» **Provided entries**
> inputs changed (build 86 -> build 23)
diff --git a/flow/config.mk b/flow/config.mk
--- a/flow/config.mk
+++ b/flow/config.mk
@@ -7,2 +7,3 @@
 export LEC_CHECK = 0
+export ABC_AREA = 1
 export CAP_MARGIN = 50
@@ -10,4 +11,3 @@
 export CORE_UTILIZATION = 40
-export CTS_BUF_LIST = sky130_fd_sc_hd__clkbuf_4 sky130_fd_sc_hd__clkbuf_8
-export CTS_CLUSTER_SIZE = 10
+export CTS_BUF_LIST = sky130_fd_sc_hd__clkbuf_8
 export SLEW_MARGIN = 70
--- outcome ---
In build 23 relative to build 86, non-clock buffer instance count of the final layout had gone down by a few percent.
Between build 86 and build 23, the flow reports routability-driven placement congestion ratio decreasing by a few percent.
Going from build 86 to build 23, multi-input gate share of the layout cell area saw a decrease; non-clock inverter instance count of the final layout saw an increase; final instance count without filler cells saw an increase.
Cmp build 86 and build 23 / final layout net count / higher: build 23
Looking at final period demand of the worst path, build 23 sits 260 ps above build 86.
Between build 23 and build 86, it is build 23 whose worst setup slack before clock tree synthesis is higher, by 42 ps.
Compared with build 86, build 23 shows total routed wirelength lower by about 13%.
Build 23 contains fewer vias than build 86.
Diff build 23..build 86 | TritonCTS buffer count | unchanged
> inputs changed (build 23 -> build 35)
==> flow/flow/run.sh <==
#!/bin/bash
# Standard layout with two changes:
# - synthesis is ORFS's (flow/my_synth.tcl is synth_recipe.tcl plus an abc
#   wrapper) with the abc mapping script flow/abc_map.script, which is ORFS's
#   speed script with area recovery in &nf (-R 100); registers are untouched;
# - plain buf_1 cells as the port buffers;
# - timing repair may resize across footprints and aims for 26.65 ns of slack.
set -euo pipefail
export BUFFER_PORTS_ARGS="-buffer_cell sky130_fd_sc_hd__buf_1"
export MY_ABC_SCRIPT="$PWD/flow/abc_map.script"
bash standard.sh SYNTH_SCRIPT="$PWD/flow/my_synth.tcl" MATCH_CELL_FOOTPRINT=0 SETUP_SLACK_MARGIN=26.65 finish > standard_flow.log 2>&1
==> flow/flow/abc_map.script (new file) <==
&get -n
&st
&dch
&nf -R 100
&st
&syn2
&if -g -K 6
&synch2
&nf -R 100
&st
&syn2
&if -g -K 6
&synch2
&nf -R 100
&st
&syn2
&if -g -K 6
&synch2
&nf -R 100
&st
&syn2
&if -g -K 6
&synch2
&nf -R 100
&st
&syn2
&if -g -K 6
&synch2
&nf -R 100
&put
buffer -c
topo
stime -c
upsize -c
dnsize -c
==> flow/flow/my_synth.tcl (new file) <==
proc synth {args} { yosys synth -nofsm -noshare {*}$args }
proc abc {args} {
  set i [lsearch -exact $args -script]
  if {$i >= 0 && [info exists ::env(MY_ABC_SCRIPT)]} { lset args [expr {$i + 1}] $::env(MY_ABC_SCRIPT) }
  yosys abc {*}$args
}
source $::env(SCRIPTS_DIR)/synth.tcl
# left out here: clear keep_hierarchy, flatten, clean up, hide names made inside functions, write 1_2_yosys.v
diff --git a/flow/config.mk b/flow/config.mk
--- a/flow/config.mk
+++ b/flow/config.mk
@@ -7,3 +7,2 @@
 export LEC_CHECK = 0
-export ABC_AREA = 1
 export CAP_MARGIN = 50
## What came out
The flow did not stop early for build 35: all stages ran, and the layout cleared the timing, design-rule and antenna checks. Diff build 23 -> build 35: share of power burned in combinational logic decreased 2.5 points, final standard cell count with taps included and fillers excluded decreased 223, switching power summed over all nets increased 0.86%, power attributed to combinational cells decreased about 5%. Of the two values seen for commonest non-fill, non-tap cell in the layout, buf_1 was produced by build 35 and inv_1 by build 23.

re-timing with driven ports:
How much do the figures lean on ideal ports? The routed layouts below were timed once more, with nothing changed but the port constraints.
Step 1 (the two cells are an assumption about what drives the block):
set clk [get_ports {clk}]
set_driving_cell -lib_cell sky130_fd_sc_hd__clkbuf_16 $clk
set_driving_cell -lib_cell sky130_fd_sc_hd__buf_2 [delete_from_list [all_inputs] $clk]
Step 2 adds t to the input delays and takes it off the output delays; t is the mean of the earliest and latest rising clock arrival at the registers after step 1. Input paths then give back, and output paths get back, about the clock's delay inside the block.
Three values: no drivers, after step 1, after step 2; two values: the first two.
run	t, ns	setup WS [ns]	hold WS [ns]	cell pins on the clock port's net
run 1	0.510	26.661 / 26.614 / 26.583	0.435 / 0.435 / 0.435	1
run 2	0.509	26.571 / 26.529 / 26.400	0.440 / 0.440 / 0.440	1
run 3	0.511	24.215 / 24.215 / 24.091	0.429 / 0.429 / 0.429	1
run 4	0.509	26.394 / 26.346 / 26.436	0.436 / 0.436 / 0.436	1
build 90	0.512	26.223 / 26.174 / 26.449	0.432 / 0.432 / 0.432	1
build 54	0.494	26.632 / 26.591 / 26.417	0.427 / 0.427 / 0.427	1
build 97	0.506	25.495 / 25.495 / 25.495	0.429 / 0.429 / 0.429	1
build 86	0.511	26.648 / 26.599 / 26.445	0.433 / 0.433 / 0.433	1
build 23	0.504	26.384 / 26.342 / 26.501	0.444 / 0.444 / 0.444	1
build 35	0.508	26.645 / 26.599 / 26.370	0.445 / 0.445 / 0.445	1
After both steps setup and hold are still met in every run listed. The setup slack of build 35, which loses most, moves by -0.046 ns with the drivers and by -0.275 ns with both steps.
From an optimization exercise on the open Yosys and OpenROAD flow, aimed at a short achievable clock period and few clock cycles; shortcuts taken in it are not production practice. Only simulation tests tie the RTL to the original design; equivalence was not proved. The clock port is modelled as an ideal driver; clocking choices that lean on that would not hold on a real chip. Power and IR drop assume default switching activity.

## pxd_engine
module pxd_engine (
    input  wire        clk,
    input  wire        rst,
    input  wire        start,
    input  wire [71:0] cft,         
    input  wire [15:0] plen,        
    output wire        idle,
    output reg         done,
    output reg  [1:0]  err,         
    output reg  [16:0] out_len,
    input  wire        in_valid,
    input  wire [7:0]  in_data,
    output reg         in_ready,
    output reg         mem_we,
    output reg  [15:0] mem_waddr,
    output reg  [7:0]  mem_wdata,
    output reg         mem_re,
    output wire [15:0] mem_raddr,
    input  wire [7:0]  mem_rdata
);
Settings: LEC_CHECK=0, ABC_CLOCK_PERIOD_IN_PS=2000, CAP_MARGIN=20, CORE_MARGIN=2, CORE_UTILIZATION=55, CTS_CLUSTER_DIAMETER=60, CTS_CLUSTER_SIZE=30, SETUP_SLACK_MARGIN=5, SLEW_MARGIN=20; clock period 7.0 ns.
standard.sh (not shown) runs the stock make flow with config.mk's settings and CLKGATE_MAP_FILE= SYNTH_SCRIPT=/design/flow/synth_recipe.tcl, a recipe that flattens the netlist after the stock synthesis.
==> flow/flow/run.sh <==
#!/bin/bash
set -e
export POST_CTS_TCL="$(pwd)/flow/rmroot.tcl"
bash standard.sh > standard.log 2>&1
==> flow/flow/rmroot.tcl <==
set rr_block [ord::get_db_block]
set rr_clknet [[$rr_block findBTerm clk] getNet]
set rr_its [$rr_clknet getITerms]
puts "rmroot: clock net [$rr_clknet getName] feeds [llength $rr_its] cell pins"
if {[llength $rr_its] == 1} {
  set rr_root [[lindex $rr_its 0] getInst]
  set rr_master [[$rr_root getMaster] getName]
  set rr_onet [[$rr_root findITerm X] getNet]
  set rr_loads {}
  foreach rr_it [$rr_onet getITerms] {
    if {[$rr_it getInst] != $rr_root} { lappend rr_loads $rr_it }
  }
  puts "rmroot: root [$rr_root getName] ($rr_master) drives [llength $rr_loads] pins"
  if {[string match "sky130_fd_sc_hd__clkbuf_*" $rr_master] && [llength $rr_loads] <= 4 && [llength [$rr_onet getBTerms]] == 0} {
    foreach rr_it $rr_loads {
      $rr_it disconnect
      $rr_it connect $rr_clknet
    }
    [$rr_root findITerm A] disconnect
    odb::dbInst_destroy $rr_root
    odb::dbNet_destroy $rr_onet
    puts "rmroot: root buffer removed; the clock port now feeds [llength [$rr_clknet getITerms]] pins"
  } else {
    puts "rmroot: root buffer kept"
  }
}
estimate_parasitics -placement
report_clock_latency
The baseline produced a clean layout.
Testbench counts at the start, summed over its fixed seeds: cycles 151,315.
Rerun with:
--- a/flow/design.v
+++ b/flow/design.v
@@ -181,24 +181,22 @@
                     n_push   = 1'b1;
                     n_opdone = 1'b1;
                     n_end    = c_last;
                     n_pst    = P_OP;
                 end
             end
         endcase
         if (n_opdone && opn == 3'd7)
             n_pst = P_CMD;
     end
     wire push_n = go && n_push;
-    wire cmd_ld = run && go && (pst == P_CMD);         
-    wire cmd_sh = run && go && n_opdone;               
     wire [5:0] alo = {1'b0, olen[4:0]} + {4'd0, n_add};
     reg        s_v;
     reg [1:0]  s_kind;
     reg [4:0]  s_len;
     reg [15:0] s_data;
     reg [QD-1:0] qv;            
     reg [1:0]    qk [0:QD-1];
     reg [4:0]    ql [0:QD-1];
     reg [15:0]   qd [0:QD-1];
     reg          q0_last;       
     reg [15:0]   raddr;         
@@ -245,39 +243,39 @@
         c_slen  <= slen_s;
         c_solen <= {slo[5] ? ohi_p1 : olen[16:5], slo[4:0]};
         c_h3    <= {1'b0, b_q[7:4]} + 5'd3;
         if (!run) begin
             pst    <= P_CMD;
             opn    <= 3'd0;
             olen   <= 17'd0;
             fe_code <= E_OK;
         end else if (go) begin
             pst <= n_pst;
             if (pst == P_CMD) begin
+                cmd <= c_q;
                 opn <= 3'd0;
             end else if (pst == P_OP) begin
                 sq_h3 <= c_h3;
                 sq_lo <= c_q[3:0];
             end
             if (n_opdone) begin
+                cmd <= {cmd[6:0], 1'b0};
                 opn <= opn + 3'd1;
             end
             if (pst == P_SQ2)
                 olen <= c_solen;
             else
                 olen <= {alo[5] ? ohi_p1 : olen[16:5], alo[4:0]};
             if (n_err)
                 fe_code <= n_code;
         end
-        cmd <= ({8{cmd_ld}} & c_q) | ({8{cmd_sh}} & {cmd[6:0], 1'b0}) |
-               ({8{!cmd_ld && !cmd_sh}} & cmd);
         s_kind <= n_kind;
         s_len  <= n_len;
         s_data <= n_data;
         qd[0] <= qd0_nx;
         raddr <= rst ? 16'd0 : qd0_nx;
         for (k = 0; k < QD; k = k + 1) begin
             if (pop) begin
                 if (k + 1 < QD && qv[k + 1]) begin
                     qk[k] <= qk[k + 1];
                     ql[k] <= ql[k + 1];
                     if (k > 0) qd[k] <= qd[k + 1];
The new run produced a clean layout.
Non-clock buffer count climbs by 18.
Global-route usage is about the same.
Combinational power climbs by about 2%.
Routed wire length is about the same.
Total power climbs by 2.0%.
Testbench counts after the change, summed over its fixed seeds: cycles 151,315.

-- port drivers added, routing unchanged --
How much do the figures lean on ideal ports? The routed layouts below were timed once more, with nothing changed but the port constraints.
Step 1 sets driving cells, clkbuf_16 on the clock port and buf_2 on the other inputs (assumed; they add their load-dependent delay and slew).
Step 2 times the ports against the registers' clock, not the clock port: input delays grow and output delays shrink by t, the midpoint of the rising clock arrivals with the driver on.
Slacks: ideal / step 1 / step 2; pairs: ideal / step 1.
| run | t, ns | setup WS [ns] | worst setup path after step 2 | latest minus earliest clock arrival (ns) | pins driven straight from the clock port |
|---|---|---|---|---|---|
| the first run | 0.555 | 4.698 / 4.569 / 4.417 | input to register | 0.034 / 0.034 | 4 |
| the second run | 0.550 | 4.688 / 4.566 / 4.405 | input to register | 0.037 / 0.037 | 4 |
After both steps setup and hold are still met in every run listed. For the second run, which loses most, drivers alone change the setup slack by -0.122 ns; drivers and shift together by -0.283 ns.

» **Task goal**
Lines after the one containing "Between build 86" are not wanted; repeat exactly each line above from the first up to and including it.

» **Response box**
> inputs changed (build 86 -> build 23)
diff --git a/flow/config.mk b/flow/config.mk
--- a/flow/config.mk
+++ b/flow/config.mk
@@ -7,2 +7,3 @@
 export LEC_CHECK = 0
+export ABC_AREA = 1
 export CAP_MARGIN = 50
@@ -10,4 +11,3 @@
 export CORE_UTILIZATION = 40
-export CTS_BUF_LIST = sky130_fd_sc_hd__clkbuf_4 sky130_fd_sc_hd__clkbuf_8
-export CTS_CLUSTER_SIZE = 10
+export CTS_BUF_LIST = sky130_fd_sc_hd__clkbuf_8
 export SLEW_MARGIN = 70
--- outcome ---
In build 23 relative to build 86, non-clock buffer instance count of the final layout had gone down by a few percent.
Between build 86 and build 23, the flow reports routability-driven placement congestion ratio decreasing by a few percent.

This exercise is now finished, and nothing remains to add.